はじめに
PS Vitaには、初代モデル(PCH-1000)と、薄型・軽量化された後期モデル(PCH-2000)が存在します。利便性の高いPCH-2000ですが、ユーザーの間で唯一と言っていいほど好みが分かれるのが「ディスプレイの仕様」です。
- 初代(PCH-1000): 有機EL(OLED)を採用。発色が非常に鮮やかで黒が締まっている。
- 後期(PCH-2000): 液晶(LCD)を採用。全体的に色味が淡く、落ち着いた発色。
「持ち運びやすさやバッテリー持ちはVita 2000の方が好きだけど、画面の鮮やかさは初代が恋しい……」と感じている方も多いのではないでしょうか。
そこで本記事では、PCH-2000の液晶ディスプレイの彩度を調整し、有機ELモデルに近い鮮やかな発色を実現するツール「LCD Color Saturation」の導入方法を解説します。
LCD Color Saturationとは?
LCD Color Saturationは、PS Vita PCH-2000の液晶ディスプレイにおける「色の鮮やかさ(彩度)」をシステムレベルで調整できるアプリケーションです。
通常、ハードウェアの制約により固定されている色味を、ソフトウェア側からブーストさせることで以下のような効果が得られます。
- 色彩の強調: 赤や緑などの色がより深く、はっきりと表現される。
- コントラスト感の向上: 画面全体のぼやけた印象が払拭され、メリハリが出る。
- 有機ELに近い体験: 初代Vitaのような、パンチの効いた画質へ近づける。
LCD Color Saturationの導入方法
本ツールは「VitaDB Downloader」からも入手可能ですが、アプリの安定性や最新バージョンの確実な適用を考慮し、PC経由でGitHubから最新のVPKファイルをダウンロードして導入する方法を推奨します。
前提条件
- CFW導入済みのPS Vita(PCH-2000)
- HENkaku / Enso 等が導入されている必要があります。
※PSVitaにCFWが導入されていない方は必ず先にCFWのセットアップを完了させてください。

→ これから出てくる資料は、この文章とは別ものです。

**src/rcc_pkg.sv**
```systemverilog
// Constants and types for the rate correction calculator
package rcc_pkg;
  // ---------------------------------------------------------------
  // Sizes
  // ---------------------------------------------------------------
  localparam int VW = 16;
  localparam int IDS = 8;
  localparam int LW = 17;
  localparam int AW = 19;
  // ---------------------------------------------------------------
  // Register byte offsets
  // ---------------------------------------------------------------
  localparam logic [5:0] REG_CTRL = 6'h00;
  localparam logic [5:0] REG_DAMP = 6'h04;
  localparam logic [5:0] REG_RLIM = 6'h08;
  localparam logic [5:0] REG_OLIM = 6'h0c;
  localparam logic [5:0] REG_RSTEP = 6'h10;
  localparam logic [5:0] REG_OSTEP = 6'h14;
  localparam logic [5:0] REG_HOST = 6'h18;
  localparam logic [5:0] REG_STAT = 6'h1c;
  localparam logic [5:0] REG_RATE = 6'h20;
  localparam logic [5:0] REG_OFFS = 6'h24;
  localparam logic [5:0] REG_CNT = 6'h28;
  // ---------------------------------------------------------------
  // Field positions and reset values
  // ---------------------------------------------------------------
  localparam int CTRL_COLD = 2;
  localparam int CTRL_HALT = 3;
  localparam logic [1:0] MODE_DIST = 2'h0;
  localparam logic [3:0] CTRL_RST = 4'h0;
  localparam logic [14:0] LIM_RST = 15'h0000;
  // ---------------------------------------------------------------
  // Timing
  // ---------------------------------------------------------------
  localparam int RATE_CALC_DEADLINE_MT = 2;
  localparam int MACROTICK_NS = 1000;
  localparam int CLK_NS = 5;
  localparam int RATE_CALC_DEADLINE_CYC = (RATE_CALC_DEADLINE_MT * MACROTICK_NS) / CLK_NS;
  // ---------------------------------------------------------------
  // State
  // ---------------------------------------------------------------
  typedef enum {ST_IDLE, ST_PAIR, ST_FTM, ST_DAMP, ST_EXT, ST_LIMIT} rcc_state_type;
  typedef struct packed {
    rcc_state_type st;
    logic [1:0][1:0][IDS-1:0][VW-1:0] dev;
    logic [1:0][1:0][IDS-1:0] dval;
    logic [IDS-1:0][LW-1:0] list;
    logic [3:0] idx;
    logic [3:0] cnt;
    logic signed [AW-1:0] acc;
    logic off_oob;
    logic [3:0] ctrl;
    logic [14:0] damp;
    logic [14:0] rlim;
    logic [14:0] olim;
    logic [14:0] rstep;
    logic [14:0] ostep;
    logic [3:0] host;
    logic waitreq;
    logic [31:0] rdata;
    logic [VW-1:0] rate;
    logic [VW-1:0] offs;
    logic too_few;
    logic oob;
    logic sync_ok;
    logic done;
    logic passive;
    logic halt;
  } rcc_regs_type;
endpackage

```
**src/rcc_rate_corr.sv**
```systemverilog
// Rate correction term calculator with Avalon-MM configuration slave
//
// Local design decisions: register access over Avalon-MM and the placing of the registers.
`timescale 1ns/1ps
module rcc_rate_corr
  import rcc_pkg::*;
(
  // Clock and reset
  input wire logic clk,
  input wire logic rst_n,
  // Avalon-MM slave
  input wire logic [5:0] avs_address,
  input wire logic avs_read,
  input wire logic avs_write,
  input wire logic [31:0] avs_writedata,
  output logic [31:0] avs_readdata,
  output logic avs_waitrequest,
  // Measurement and schedule events
  input wire logic config_state,
  input wire logic even_cycle_start,
  input wire logic odd_static_end,
  input wire logic meas_valid,
  input wire logic meas_odd,
  input wire logic meas_chan,
  input wire logic [2:0] meas_id,
  input wire logic [VW-1:0] meas_ap_ts,
  input wire logic [VW-1:0] meas_ref_ts,
  input wire logic [VW-1:0] offset_corr_term,
  // Results
  output logic [VW-1:0] rate_corr_term,
  output logic [VW-1:0] offset_applied,
  output logic rate_done,
  output logic too_few_terms_err,
  output logic out_of_limit_err,
  output logic sync_ok,
  output logic passive_req,
  output logic halt_req
);
  localparam int RC_BOUND = 16;

  rcc_regs_type s;
  rcc_regs_type n;

  // ---------------------------------------------------------------
  // Helpers
  // ---------------------------------------------------------------
  // Halve toward zero
  function automatic logic signed [AW-1:0] div2(input logic signed [AW-1:0] x);
    logic signed [AW-1:0] t;
    t = x + {{(AW-1){1'b0}}, x[AW-1]};
    return t >>> 1;
  endfunction

  // Host control code to signed step
  function automatic logic signed [AW-1:0] ext_term(input logic [1:0] c,
                                                    input logic [14:0] step);
    logic signed [AW-1:0] m;
    m = $signed({4'h0, step});
    if (c == 2'h1) return m;
    else if (c == 2'h3) return -m;
    else return '0;
  endfunction

  // Value of given rank among first cnt list entries
  function automatic logic signed [LW-1:0] pick(input logic [IDS-1:0][LW-1:0] l,
                                                input logic [3:0] cnt,
                                                input logic [3:0] r);
    logic signed [LW-1:0] res;
    logic [3:0] rank;
    res = '0;
    rank = '0;
    for (int i = 0; i < IDS; i++) begin
      rank = '0;
      for (int j = 0; j < IDS; j++) begin
        if (4'(j) < cnt && ($signed(l[j]) < $signed(l[i]) ||
            (l[j] == l[i] && j < i))) begin
          rank = rank + 4'h1;
        end
      end
      if (4'(i) < cnt && rank == r) res = $signed(l[i]);
    end
    return res;
  endfunction

  // Clamp to symmetric bound
  function automatic logic signed [AW-1:0] clamp(input logic signed [AW-1:0] x,
                                                 input logic [14:0] lim);
    logic signed [AW-1:0] m;
    m = $signed({4'h0, lim});
    if (x > m) return m;
    else if (x < -m) return -m;
    else return x;
  endfunction

  // ---------------------------------------------------------------
  // Next state
  // ---------------------------------------------------------------
  logic signed [LW-1:0] da;
  logic signed [LW-1:0] db;
  logic signed [AW-1:0] t;
  logic signed [AW-1:0] o;
  logic [3:0] k;
  logic [3:0] need;
  logic va;
  logic vb;

  always_comb begin
    n = s;
    n.done = 1'b0;
    da = '0;
    db = '0;
    t = '0;
    o = '0;
    k = '0;
    va = 1'b0;
    vb = 1'b0;
    need = (s.ctrl[CTRL_COLD] && s.ctrl[1:0] != MODE_DIST) ? 4'h0 : 4'h1;
    // Bus handshake, one wait cycle per access
    if (!s.waitreq) begin
      n.waitreq = 1'b1;
    end else if (avs_read || avs_write) begin
      n.waitreq = 1'b0;
      case (avs_address)
        REG_CTRL: n.rdata = {28'h0, s.ctrl};
        REG_DAMP: n.rdata = {17'h0, s.damp};
        REG_RLIM: n.rdata = {17'h0, s.rlim};
        REG_OLIM: n.rdata = {17'h0, s.olim};
        REG_RSTEP: n.rdata = {17'h0, s.rstep};
        REG_OSTEP: n.rdata = {17'h0, s.ostep};
        REG_HOST: n.rdata = {28'h0, s.host};
        REG_STAT: n.rdata = {27'h0, s.st != ST_IDLE, s.sync_ok, s.oob, s.too_few, 1'b0};
        REG_RATE: n.rdata = {{16{s.rate[VW-1]}}, s.rate};
        REG_OFFS: n.rdata = {{16{s.offs[VW-1]}}, s.offs};
        REG_CNT: n.rdata = {28'h0, s.cnt};
        default: n.rdata = 32'h0;
      endcase
    end
    // Writes land at the edge where waitrequest is low
    if (avs_write && !s.waitreq) begin
      if (avs_address == REG_HOST) n.host = avs_writedata[3:0];
      if (config_state) begin
        case (avs_address)
          REG_CTRL: n.ctrl = avs_writedata[3:0];
          REG_DAMP: n.damp = avs_writedata[14:0];
          REG_RLIM: n.rlim = avs_writedata[14:0];
          REG_OLIM: n.olim = avs_writedata[14:0];
          REG_RSTEP: n.rstep = avs_writedata[14:0];
          REG_OSTEP: n.ostep = avs_writedata[14:0];
          default: n.ctrl = s.ctrl;
        endcase
      end
    end
    // Deviation storage
    if (even_cycle_start) n.dval = '0;
    if (meas_valid) begin
      n.dev[meas_odd][meas_chan][meas_id] = meas_ap_ts - meas_ref_ts;
      n.dval[meas_odd][meas_chan][meas_id] = 1'b1;
    end
    // Calculation sequence
    case (s.st)
      ST_IDLE: begin
        if (odd_static_end) begin
          n.st = ST_PAIR;
          n.idx = '0;
          n.cnt = '0;
          n.too_few = 1'b0;
          n.oob = 1'b0;
          o = $signed({{(AW-VW){offset_corr_term[VW-1]}}, offset_corr_term});
          n.off_oob = clamp(o, s.olim) != o;
          o = clamp(o, s.olim) + ext_term(s.host[3:2], s.ostep);
          n.offs = o[VW-1:0];
        end
      end
      ST_PAIR: begin
        va = s.dval[0][0][s.idx[2:0]] && s.dval[1][0][s.idx[2:0]];
        vb = s.dval[0][1][s.idx[2:0]] && s.dval[1][1][s.idx[2:0]];
        da = $signed({s.dev[1][0][s.idx[2:0]][VW-1], s.dev[1][0][s.idx[2:0]]}) -
             $signed({s.dev[0][0][s.idx[2:0]][VW-1], s.dev[0][0][s.idx[2:0]]});
        db = $signed({s.dev[1][1][s.idx[2:0]][VW-1], s.dev[1][1][s.idx[2:0]]}) -
             $signed({s.dev[0][1][s.idx[2:0]][VW-1], s.dev[0][1][s.idx[2:0]]});
        if (va && vb) begin
          t = div2(AW'(da) + AW'(db));
        end else if (va) begin
          t = AW'(da);
        end else begin
          t = AW'(db);
        end
        if (va || vb) begin
          n.list[s.cnt[2:0]] = t[LW-1:0];
          n.cnt = s.cnt + 4'h1;
        end
        n.idx = s.idx + 4'h1;
        if (s.idx == 4'(IDS - 1)) n.st = ST_FTM;
      end
      ST_FTM: begin
        k = (s.cnt <= 4'h2) ? 4'h0 : ((s.cnt <= 4'h7) ? 4'h1 : 4'h2);
        if (s.cnt == 4'h0) begin
          n.acc = '0;
        end else begin
          n.acc = div2(AW'(pick(s.list, s.cnt, k)) +
                       AW'(pick(s.list, s.cnt, s.cnt - 4'h1 - k)));
        end
        n.too_few = (s.cnt < need) && !s.off_oob;
        n.st = ST_DAMP;
      end
      ST_DAMP: begin
        t = $signed({4'h0, s.damp});
        if (s.acc > t) n.acc = s.acc - t;
        else if (s.acc < -t) n.acc = s.acc + t;
        else n.acc = '0;
        n.st = ST_EXT;
      end
      ST_EXT: begin
        n.acc = s.acc + ext_term(s.host[1:0], s.rstep);
        n.st = ST_LIMIT;
      end
      ST_LIMIT: begin
        t = clamp(s.acc, s.rlim);
        n.rate = t[VW-1:0];
        n.oob = (t != s.acc) || s.off_oob;
        n.sync_ok = (t == s.acc) && !s.off_oob;
        n.passive = n.oob && !s.ctrl[CTRL_HALT];
        n.halt = n.oob && s.ctrl[CTRL_HALT];
        n.done = 1'b1;
        n.st = ST_IDLE;
      end
      default: n.st = ST_IDLE;
    endcase
  end

  // ---------------------------------------------------------------
  // State register
  // ---------------------------------------------------------------
  always_ff @(posedge clk or negedge rst_n) begin
    if (!rst_n) begin
      s <= '0;
      s.st <= ST_IDLE;
      s.ctrl <= CTRL_RST;
      s.rlim <= LIM_RST;
      s.olim <= LIM_RST;
      s.waitreq <= 1'b1;
    end else begin
      s <= n;
    end
  end

  // Outputs straight from state
  assign avs_readdata = s.rdata;
  assign avs_waitrequest = s.waitreq;
  assign rate_corr_term = s.rate;
  assign offset_applied = s.offs;
  assign rate_done = s.done;
  assign too_few_terms_err = s.too_few;
  assign out_of_limit_err = s.oob;
  assign sync_ok = s.sync_ok;
  assign passive_req = s.passive;
  assign halt_req = s.halt;
endmodule

```
**config.mk**
```make
export PLATFORM = sky130hd
export DESIGN_NAME = rcc_rate_corr
export DESIGN_NICKNAME = d
export VERILOG_FILES = /design/src/rcc_pkg.sv /design/src/rcc_rate_corr.sv
export SDC_FILE = /design/constraint.sdc
export NUM_CORES = 2
export LEC_CHECK = 0
export BUFFER_PORTS_ARGS = -buffer_cell sky130_fd_sc_hd__buf_4
export CORE_MARGIN = 4
export CORE_UTILIZATION = 36
export DETAILED_ROUTE_END_ITERATION = 8
export PLACE_DENSITY_LB_ADDON = 0.05
export RECOVER_POWER = 100
export SLEW_MARGIN = 5
export SYNTH_ARGS = -nofsm -noshare
export SYNTH_HDL_FRONTEND = slang
export SYNTH_SLANG_ARGS = --single-unit
```
**constraint.sdc**
```tcl
create_clock -name clk -period 10.9 [get_ports clk]
set_input_delay 2.18 -clock clk [delete_from_list [all_inputs] [get_ports clk]]
set_output_delay 2.18 -clock clk [all_outputs]
set_load 0.02 [all_outputs]
```
==> run_results.csv <==
group,metric,value,unit
grt,grt_usage,27.15,%
clock_tree,htreeDepth,3,
clock_tree,numCtsBuffers,102,
placed_design,portBuffers,152,
setup_path,r2r_setup_slack,30,ps
power_and_ir_drop,clock_power_share,14.6,%
placed_design,dpl-instance-area,73010,µm²
layout,nets,8847,
setup_path,path_common_cell,"buf_4",
drt,wl_per_cell,25.27,µm
power_and_ir_drop,sw_frac_of_total,49.89,%
power_and_ir_drop,powerDensity,319.4,nW/µm²
worst_hold_path,hold_path.class,"flop to flop",
grt,grt-ovfl-total,0,
setup_path,slowest_stage,"ha_1",
floorplan,dieArea,190400,µm²
placed_design,place_congestion,1.035,
outcome,outcome,"complete, but fails checks",
placed_design,dp_slack,-885.3,ps
setup_path,startpoint,"s[183]",
setup_path,cp-endpoint,"s[171]",
layout,finalNonFillerCells,10440,
drt,post_drt_via_cell_ratio,5.595,
timing,finalCriticalPeriod,10870,ps
grt,met3_usage,3.418,%
clock_tree,cts_tree,"done",
timing,max_slew_margin,-269.3,%
drt,ant_nets,0,
synth,synth_edf_count,0,
grt,met2_usage,42.42,%
timing,holdWs,470.5,ps
synth,ys_ff_latch,849,
grt,grt_antenna_before_repair,9,
synth,seq_area_frac_synth,32.17,%
timing,max_freq,0.09197,GHz
grt,grt_pass1_vias,57370,
timing,tns,0,ps
setup_path,path_class,"flop to flop",
setup_path,endpoint_kind,"flop",
drt,dr.pass1.iters,6,
power_and_ir_drop,p_comb_share,67.6,%
clock_tree,clk_latency,800,ps
layout,nFillCells,18320,
synth,yosysWarningCount,0,
power_and_ir_drop,total_power,24.63,mW
synth,synth_top_area_cell,"dfrtp_1",
grt,grt_max_degree,134,
synth,syn_area,66040,µm²
clock_tree,clkTransAtPathRegs,60,ps
timing,worst_pin_slew,5539,ps
timing,clock_skew,101.2,ps
clock_tree,cts_sinks,849,
layout,final_util,42.48,%
floorplan,core-area,181500,µm²
layout,area_delta_synth_final,16.76,%
setup_path,required,11490,ps
floorplan,die_h,436.3,µm
floorplan,rows,156,
timing,grt_setup_unrepaired,"yes",
flow_run,max-cap-violations,50,
placed_design,place_inst,10200,
power_and_ir_drop,power_frac_seq,17.9,%
clock_tree,root_buffer,"clkbuf_16",
drt,drt_iter0_drc,4176,
synth,netlist_top_cells_area,"dfrtp_1 32%, ha_1 14%, o21ai_0 7.2%, nand2_1 6.0%, mux4_2 4.5%",
grt,grt_pass1_wl,389700,µm
grt,grt-busiest-layer,"met2",
grt,grt_util_met1,37.43,%
layout,stdcell_area,77110,µm²
drt,route.vias.total,58410,
power_and_ir_drop,p_leak,35.20,nW
setup_path,r2r_cells,55,
drt,drc_errors,0,
synth,async_reset_ff_share,100.0,%
timing,finalCritPeriodShare,99.75,%
floorplan,die_width,436.3,µm
power_and_ir_drop,internal_power,12.34,mW
clock_tree,hold_buffers,0,
timing,setup_ws,27.06,ps
synth,synth_ff_type,"dfrtp_1",
placed_design,dp_hpwl,203100,µm
power_and_ir_drop,netSwitchingPower,12.29,mW
setup_path,r2r-end,"s[171]",
timing,hold_viol,0,
synth,ys_types,101,
floorplan,io_pins,170,
synth,synth_common_cells,"1,054 x nand2_1, 946 x o21ai_0, 848 x dfrtp_1",
drt,drt_wl_total,263800,µm
layout,drive_gt1_share,15.27,%
synth,yosysMostFrequentCell,"nand2_1",
floorplan,start_util,36.38,%
setup_path,crit-reg2reg-launch,"s[183]",
timing,setup_viol,0,
clock_tree,clk_path_buf_depth,3,
synth,yosysTopAreaCellShare,32.13,%
setup_path,startpoint_type,"flop",
synth,synth_cells,7533,
setup_path,critPathMaxFanout,8,
setup_path,critPathArrivalTime,11470,ps
setup_path,cp_slowest_stage_delay,420,ps
synth,syn_nets,8407,
timing,slew_viol_final,2096,
synth,syn_avg_cell_area,8.767,µm²
outcome,failed_checks,"capacitance limit, slew limit",
power_and_ir_drop,ir_worst_vdd,0.5453,mV
-- power by group through the flow --
| stage | clock network (mW) | logic (mW) | registers [mW] |
|---|---|---|---|
| final | 3.59 | 16.6 | 4.40 |
| after global routing | 3.83 | 18.1 | 4.49 |
| after CTS | 3.70 | 16.3 | 4.40 |
| after detailed placement | 0 | 16.1 | 4.45 |
| after global placement | 0 | 16.0 | 4.44 |
| after floorplan | 0 | 10.3 | 4.15 |
-- timing repair --
action                     in CTS  in global routing
pin swaps                      22                103
cloned                          0                  1
hold endpoints to repair        0                  0
resized for setup              36                157
setup buffers                  10                 26
setup endpoints to repair      19                 19
-- critical path: cells and delay by family (launching register included) --
kind | cells | cell delay (ps)
AOI/OAI and AO/OA | 21 | 3960
adders and majority gates | 8 | 2420
buffers and inverters | 12 | 1810
and+or+nand+nor | 11 | 1680
DFF | 1 | 390
xor gates and xnor gates | 2 | 280
muxes | 1 | 180
-- cell families (layout without fill, tap and decap cells) --
group	count (synthesis)	count (layout)	share of synthesized area (%)
buffers and inverters	857	1379	5.274
XOR/XNOR	332	332	4.607
other	0	15	0
flip-flops	849	849	32.17
AND/OR/NAND/NOR	2274	2274	16.03
AO/OA/AOI/OAI	2149	2149	19.94
multiplexers	297	297	7.184
adder cells (fa/ha/maj)	775	775	14.80
-- metal layers --
metal  up-vias  share of wire (%)
li1      28030                  -
met1     28420                 46
met2      1575                 44
met3       388                4.9
met4         0                5.2
met5         -                  0
-- worst min path at each step --
stage                     startpoint  endpoint  depth (start not counted)
after floorplan               s[382]    s[382]                          2
after global placement        s[663]    s[663]                          2
after detailed placement      s[789]    s[789]                          2
after CTS                     s[827]    s[827]                          2
after global routing          s[639]    s[639]                          2
final                         s[827]    s[827]                          2
-- layout make-up --
cell class,count,area (µm²),share of cell area (%)
antenna,15,37.54,0.04868
clock buffer,152,2970,3.852
clock inverter,34,563.0,0.7301
inverter,424,1594,2.067
multi-input combinational,5827,42250,54.79
sequential,849,21260,27.57
tap,2370,2965,3.845
timing repair buffer,769,5474,7.099
-- sequential cells by signal, indices dropped and copies added (netlist names) --
register,cells
rate_done,1
rate_corr_term,16
sync_ok,1
s,794
avs_readdata,16
too_few_terms_err,1
halt_req,1
offset_applied,16
out_of_limit_err,1
passive_req,1
avs_waitrequest,1
-- layout by cell type, fill, tap and decap left out, drive strengths merged, types with 37 or more instances in the layout --
master,Yosys,final
nor4,37,37
dfrtp,848,848
a21o,111,111
o21bai,59,59
nand2,1054,1054
nor3,122,122
mux4,133,133
a21oi,396,396
and3,56,56
a31oi,43,43
nor2,369,369
nand4,95,95
nor2b,90,90
buf,105,624
and2,52,52
nand2b,72,72
o21a,66,66
mux2i,78,78
o31ai,70,70
nand3,190,190
a211oi,55,55
o21ai,955,955
xor2,87,87
inv,419,420
xnor2,237,237
ha,765,765
mux2,86,86
a22oi,53,53
clkbuf,328,297
No activity file was read; power rests on OpenSTA's default activity.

- HENkaku / Enso 等が導入されている必要があります。
- VitaShell
- ファイルの転送・インストールに使用します。
※VitaShellの導入方法についてはこちらの記事をご参照ください。
- ファイルの転送・インストールに使用します。
- インターネット接続環境(PC)
導入手順
1. 最新版VPKのダウンロード
まずはGitHubのリリースぺージから、最新の lcdsat.vpkをダウンロードします。
2. PS Vitaへファイルを転送
VitaShellを起動し、USB接続またはFTP接続で、ダウンロードしたVPKファイルをメモリーカード内の任意のディレクトリ(ux0:data/ など)に配置します。
※VitaShellの使い方についてはこちらの記事をご参照ください。
3. VPKのインストール
VitaShell上で配置したVPKファイルを選択し、○ボタン(または×ボタン、環境による)でインストールを実行します。
LCD Color Saturationの使い方
導入後、ホーム画面に追加された「LCD Color Saturation」のバブルを起動します。
- アプリを起動: シンプルなメニュー画面が表示されます。

- 機能を有効化: ×ボタンを押すことで、彩度変更のパッチが適用されます。
- 無効化したい場合: 再度アプリを起動し、×ボタンを押すことでデフォルトの状態に戻す(アンインストール)ことができます。
実際の変化(体感レビュー)
実際に適用してみると、その差は一目瞭然です。
| 項目 | Before(デフォルト) | After(適用後) |
| 全体的な印象 | わずかに黄色味がかった、優しい発色。 | 青や赤が際立ち、透明感が増した印象。 |
| 視認性 | 背景とUIの境界が少し曖昧に感じる。 | UIの縁取りがくっきりし、文字も読みやすい。 |
| 有機ELとの比較 | 明確な差がある。 | 「パッと見では区別がつかない」レベルに肉薄。 |
特に効果を感じやすいコンテンツ
- アニメ調のグラフィック: 『ペルソナ4 ザ・ゴールデン』などの色彩豊かなタイトル。
- 原色が多いUI: システムメニューや、ポップな配色のパズルゲーム。
- 暗いシーンの多いゲーム: 液晶特有の白浮き感が軽減され、没入感が増します。
おわりに
PCH-2000は、その携帯性と扱いやすさから、現在でも非常にファンの多いモデルです。唯一の懸念点であった「液晶の淡さ」も、今回紹介したLCD Color Saturationを使えば、ソフトウェア側でスマートに解決できます。
- 誰でも簡単に導入可能
- ハードウェアの分解が不要
- 一瞬で効果を体感できる
「Vita 2000の画面をもっと綺麗にしたい」と考えている方は、ぜひ一度試してみてください。お気に入りのゲームが、まるでリマスターされたかのような新鮮な感覚で蘇るはずです。